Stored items
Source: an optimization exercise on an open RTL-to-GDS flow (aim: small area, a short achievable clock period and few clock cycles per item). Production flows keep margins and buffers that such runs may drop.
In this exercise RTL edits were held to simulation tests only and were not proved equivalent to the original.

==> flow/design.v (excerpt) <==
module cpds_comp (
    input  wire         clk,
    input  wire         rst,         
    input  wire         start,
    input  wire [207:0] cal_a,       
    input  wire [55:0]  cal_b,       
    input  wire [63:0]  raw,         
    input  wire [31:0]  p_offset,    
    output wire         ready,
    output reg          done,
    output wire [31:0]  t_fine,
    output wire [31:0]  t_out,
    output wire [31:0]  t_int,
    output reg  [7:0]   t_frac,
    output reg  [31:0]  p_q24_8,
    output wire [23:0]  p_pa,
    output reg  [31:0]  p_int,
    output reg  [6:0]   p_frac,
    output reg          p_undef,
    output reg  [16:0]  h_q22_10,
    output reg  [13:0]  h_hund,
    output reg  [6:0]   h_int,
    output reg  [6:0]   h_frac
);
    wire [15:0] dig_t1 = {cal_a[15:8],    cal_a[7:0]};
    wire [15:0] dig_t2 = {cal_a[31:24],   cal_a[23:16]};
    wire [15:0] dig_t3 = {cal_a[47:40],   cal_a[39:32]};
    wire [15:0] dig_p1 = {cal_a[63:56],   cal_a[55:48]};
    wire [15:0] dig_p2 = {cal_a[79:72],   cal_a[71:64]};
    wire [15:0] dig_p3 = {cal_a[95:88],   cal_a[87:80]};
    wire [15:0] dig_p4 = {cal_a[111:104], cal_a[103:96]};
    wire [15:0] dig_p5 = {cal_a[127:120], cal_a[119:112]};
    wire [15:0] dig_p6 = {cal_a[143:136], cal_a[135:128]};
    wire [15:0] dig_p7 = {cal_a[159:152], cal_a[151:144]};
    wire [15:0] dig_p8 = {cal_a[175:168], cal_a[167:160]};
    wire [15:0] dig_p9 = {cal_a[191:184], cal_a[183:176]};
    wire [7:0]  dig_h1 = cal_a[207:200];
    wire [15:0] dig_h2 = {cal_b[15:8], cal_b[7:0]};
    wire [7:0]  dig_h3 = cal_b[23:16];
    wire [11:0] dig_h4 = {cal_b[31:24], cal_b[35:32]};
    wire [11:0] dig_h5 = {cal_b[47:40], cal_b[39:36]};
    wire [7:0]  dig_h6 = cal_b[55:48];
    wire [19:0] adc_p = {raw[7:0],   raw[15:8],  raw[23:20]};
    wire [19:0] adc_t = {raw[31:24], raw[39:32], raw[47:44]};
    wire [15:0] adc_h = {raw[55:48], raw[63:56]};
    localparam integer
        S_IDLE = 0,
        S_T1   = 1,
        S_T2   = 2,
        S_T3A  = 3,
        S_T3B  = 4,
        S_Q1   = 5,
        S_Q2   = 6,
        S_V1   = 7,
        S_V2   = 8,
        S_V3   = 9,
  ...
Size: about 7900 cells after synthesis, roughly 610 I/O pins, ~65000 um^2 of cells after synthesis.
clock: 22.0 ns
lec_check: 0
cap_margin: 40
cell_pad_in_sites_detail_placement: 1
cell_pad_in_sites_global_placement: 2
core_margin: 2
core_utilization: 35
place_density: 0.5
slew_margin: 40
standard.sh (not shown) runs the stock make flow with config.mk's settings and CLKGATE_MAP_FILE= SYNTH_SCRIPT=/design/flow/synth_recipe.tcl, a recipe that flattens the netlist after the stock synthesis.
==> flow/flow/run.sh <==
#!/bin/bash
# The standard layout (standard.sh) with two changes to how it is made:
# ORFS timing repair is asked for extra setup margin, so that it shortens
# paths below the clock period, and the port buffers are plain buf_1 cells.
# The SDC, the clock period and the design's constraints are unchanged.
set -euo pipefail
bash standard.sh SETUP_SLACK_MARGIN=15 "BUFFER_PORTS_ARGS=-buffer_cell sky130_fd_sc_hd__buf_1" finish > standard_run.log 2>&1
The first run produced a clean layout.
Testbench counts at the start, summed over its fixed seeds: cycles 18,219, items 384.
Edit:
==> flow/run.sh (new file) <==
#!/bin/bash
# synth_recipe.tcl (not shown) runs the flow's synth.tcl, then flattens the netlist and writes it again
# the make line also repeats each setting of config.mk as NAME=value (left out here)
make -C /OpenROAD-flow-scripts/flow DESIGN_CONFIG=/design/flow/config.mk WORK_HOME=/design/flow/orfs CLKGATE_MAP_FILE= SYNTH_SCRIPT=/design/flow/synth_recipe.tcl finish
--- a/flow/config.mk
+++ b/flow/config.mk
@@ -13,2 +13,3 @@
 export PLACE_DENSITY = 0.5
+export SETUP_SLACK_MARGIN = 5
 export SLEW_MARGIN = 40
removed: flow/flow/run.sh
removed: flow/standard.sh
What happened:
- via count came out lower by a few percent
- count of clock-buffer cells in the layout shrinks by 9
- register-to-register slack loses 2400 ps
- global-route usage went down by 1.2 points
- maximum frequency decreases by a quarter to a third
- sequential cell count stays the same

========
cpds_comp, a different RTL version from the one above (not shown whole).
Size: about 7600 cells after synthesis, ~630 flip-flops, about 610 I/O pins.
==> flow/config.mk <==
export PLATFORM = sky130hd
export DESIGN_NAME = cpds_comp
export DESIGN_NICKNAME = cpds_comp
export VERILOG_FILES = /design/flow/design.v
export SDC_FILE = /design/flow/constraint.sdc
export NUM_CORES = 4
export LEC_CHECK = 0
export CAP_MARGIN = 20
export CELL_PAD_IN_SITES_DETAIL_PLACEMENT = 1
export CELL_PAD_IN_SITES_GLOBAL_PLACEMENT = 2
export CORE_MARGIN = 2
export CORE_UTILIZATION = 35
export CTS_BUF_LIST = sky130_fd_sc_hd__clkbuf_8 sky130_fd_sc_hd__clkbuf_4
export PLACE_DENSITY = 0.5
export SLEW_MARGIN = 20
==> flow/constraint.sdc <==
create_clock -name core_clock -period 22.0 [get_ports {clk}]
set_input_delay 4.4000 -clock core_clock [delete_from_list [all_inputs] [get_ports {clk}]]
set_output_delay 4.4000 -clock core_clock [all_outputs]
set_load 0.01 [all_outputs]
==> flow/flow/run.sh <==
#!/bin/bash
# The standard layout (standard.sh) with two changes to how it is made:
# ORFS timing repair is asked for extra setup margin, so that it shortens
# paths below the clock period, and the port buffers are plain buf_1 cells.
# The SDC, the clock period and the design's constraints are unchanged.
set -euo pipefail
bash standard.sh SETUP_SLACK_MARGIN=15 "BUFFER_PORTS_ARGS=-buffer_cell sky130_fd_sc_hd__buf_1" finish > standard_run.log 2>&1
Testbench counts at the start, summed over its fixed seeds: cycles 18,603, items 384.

_BRIEF:_ In this exercise, you retype all of the data exactly as it appears above.

_RESULT:_
Source: an optimization exercise on an open RTL-to-GDS flow (aim: small area, a short achievable clock period and few clock cycles per item). Production flows keep margins and buffers that such runs may drop.
In this exercise RTL edits were held to simulation tests only and were not proved equivalent to the original.

==> flow/design.v (excerpt) <==
module cpds_comp (
    input  wire         clk,
    input  wire         rst,         
    input  wire         start,
    input  wire [207:0] cal_a,       
    input  wire [55:0]  cal_b,       
    input  wire [63:0]  raw,         
    input  wire [31:0]  p_offset,    
    output wire         ready,
    output reg          done,
    output wire [31:0]  t_fine,
    output wire [31:0]  t_out,
    output wire [31:0]  t_int,
    output reg  [7:0]   t_frac,
    output reg  [31:0]  p_q24_8,
    output wire [23:0]  p_pa,
    output reg  [31:0]  p_int,
    output reg  [6:0]   p_frac,
    output reg          p_undef,
    output reg  [16:0]  h_q22_10,
    output reg  [13:0]  h_hund,
    output reg  [6:0]   h_int,
    output reg  [6:0]   h_frac
);
    wire [15:0] dig_t1 = {cal_a[15:8],    cal_a[7:0]};
    wire [15:0] dig_t2 = {cal_a[31:24],   cal_a[23:16]};
    wire [15:0] dig_t3 = {cal_a[47:40],   cal_a[39:32]};
    wire [15:0] dig_p1 = {cal_a[63:56],   cal_a[55:48]};
    wire [15:0] dig_p2 = {cal_a[79:72],   cal_a[71:64]};
    wire [15:0] dig_p3 = {cal_a[95:88],   cal_a[87:80]};
    wire [15:0] dig_p4 = {cal_a[111:104], cal_a[103:96]};
    wire [15:0] dig_p5 = {cal_a[127:120], cal_a[119:112]};
    wire [15:0] dig_p6 = {cal_a[143:136], cal_a[135:128]};
    wire [15:0] dig_p7 = {cal_a[159:152], cal_a[151:144]};
    wire [15:0] dig_p8 = {cal_a[175:168], cal_a[167:160]};
    wire [15:0] dig_p9 = {cal_a[191:184], cal_a[183:176]};
    wire [7:0]  dig_h1 = cal_a[207:200];
    wire [15:0] dig_h2 = {cal_b[15:8], cal_b[7:0]};
    wire [7:0]  dig_h3 = cal_b[23:16];
    wire [11:0] dig_h4 = {cal_b[31:24], cal_b[35:32]};
    wire [11:0] dig_h5 = {cal_b[47:40], cal_b[39:36]};
    wire [7:0]  dig_h6 = cal_b[55:48];
    wire [19:0] adc_p = {raw[7:0],   raw[15:8],  raw[23:20]};
    wire [19:0] adc_t = {raw[31:24], raw[39:32], raw[47:44]};
    wire [15:0] adc_h = {raw[55:48], raw[63:56]};
    localparam integer
        S_IDLE = 0,
        S_T1   = 1,
        S_T2   = 2,
        S_T3A  = 3,
        S_T3B  = 4,
        S_Q1   = 5,
        S_Q2   = 6,
        S_V1   = 7,
        S_V2   = 8,
        S_V3   = 9,
  ...
Size: about 7900 cells after synthesis, roughly 610 I/O pins, ~65000 um^2 of cells after synthesis.
clock: 22.0 ns
lec_check: 0
cap_margin: 40
cell_pad_in_sites_detail_placement: 1
cell_pad_in_sites_global_placement: 2
core_margin: 2
core_utilization: 35
place_density: 0.5
slew_margin: 40
standard.sh (not shown) runs the stock make flow with config.mk's settings and CLKGATE_MAP_FILE= SYNTH_SCRIPT=/design/flow/synth_recipe.tcl, a recipe that flattens the netlist after the stock synthesis.
==> flow/flow/run.sh <==
#!/bin/bash
# The standard layout (standard.sh) with two changes to how it is made:
# ORFS timing repair is asked for extra setup margin, so that it shortens
# paths below the clock period, and the port buffers are plain buf_1 cells.
# The SDC, the clock period and the design's constraints are unchanged.
set -euo pipefail
bash standard.sh SETUP_SLACK_MARGIN=15 "BUFFER_PORTS_ARGS=-buffer_cell sky130_fd_sc_hd__buf_1" finish > standard_run.log 2>&1
The first run produced a clean layout.
Testbench counts at the start, summed over its fixed seeds: cycles 18,219, items 384.
Edit:
==> flow/run.sh (new file) <==
#!/bin/bash
# synth_recipe.tcl (not shown) runs the flow's synth.tcl, then flattens the netlist and writes it again
# the make line also repeats each setting of config.mk as NAME=value (left out here)
make -C /OpenROAD-flow-scripts/flow DESIGN_CONFIG=/design/flow/config.mk WORK_HOME=/design/flow/orfs CLKGATE_MAP_FILE= SYNTH_SCRIPT=/design/flow/synth_recipe.tcl finish
--- a/flow/config.mk
+++ b/flow/config.mk
@@ -13,2 +13,3 @@
 export PLACE_DENSITY = 0.5
+export SETUP_SLACK_MARGIN = 5
 export SLEW_MARGIN = 40
removed: flow/flow/run.sh
removed: flow/standard.sh
What happened:
- via count came out lower by a few percent
- count of clock-buffer cells in the layout shrinks by 9
- register-to-register slack loses 2400 ps
- global-route usage went down by 1.2 points
- maximum frequency decreases by a quarter to a third
- sequential cell count stays the same

========
cpds_comp, a different RTL version from the one above (not shown whole).
Size: about 7600 cells after synthesis, ~630 flip-flops, about 610 I/O pins.
==> flow/config.mk <==
export PLATFORM = sky130hd
export DESIGN_NAME = cpds_comp
export DESIGN_NICKNAME = cpds_comp
export VERILOG_FILES = /design/flow/design.v
export SDC_FILE = /design/flow/constraint.sdc
export NUM_CORES = 4
export LEC_CHECK = 0
export CAP_MARGIN = 20
export CELL_PAD_IN_SITES_DETAIL_PLACEMENT = 1
export CELL_PAD_IN_SITES_GLOBAL_PLACEMENT = 2
export CORE_MARGIN = 2
export CORE_UTILIZATION = 35
export CTS_BUF_LIST = sky130_fd_sc_hd__clkbuf_8 sky130_fd_sc_hd__clkbuf_4
export PLACE_DENSITY = 0.5
export SLEW_MARGIN = 20
==> flow/constraint.sdc <==
create_clock -name core_clock -period 22.0 [get_ports {clk}]
set_input_delay 4.4000 -clock core_clock [delete_from_list [all_inputs] [get_ports {clk}]]
set_output_delay 4.4000 -clock core_clock [all_outputs]
set_load 0.01 [all_outputs]
==> flow/flow/run.sh <==
#!/bin/bash
# The standard layout (standard.sh) with two changes to how it is made:
# ORFS timing repair is asked for extra setup margin, so that it shortens
# paths below the clock period, and the port buffers are plain buf_1 cells.
# The SDC, the clock period and the design's constraints are unchanged.
set -euo pipefail
bash standard.sh SETUP_SLACK_MARGIN=15 "BUFFER_PORTS_ARGS=-buffer_cell sky130_fd_sc_hd__buf_1" finish > standard_run.log 2>&1
Testbench counts at the start, summed over its fixed seeds: cycles 18,603, items 384.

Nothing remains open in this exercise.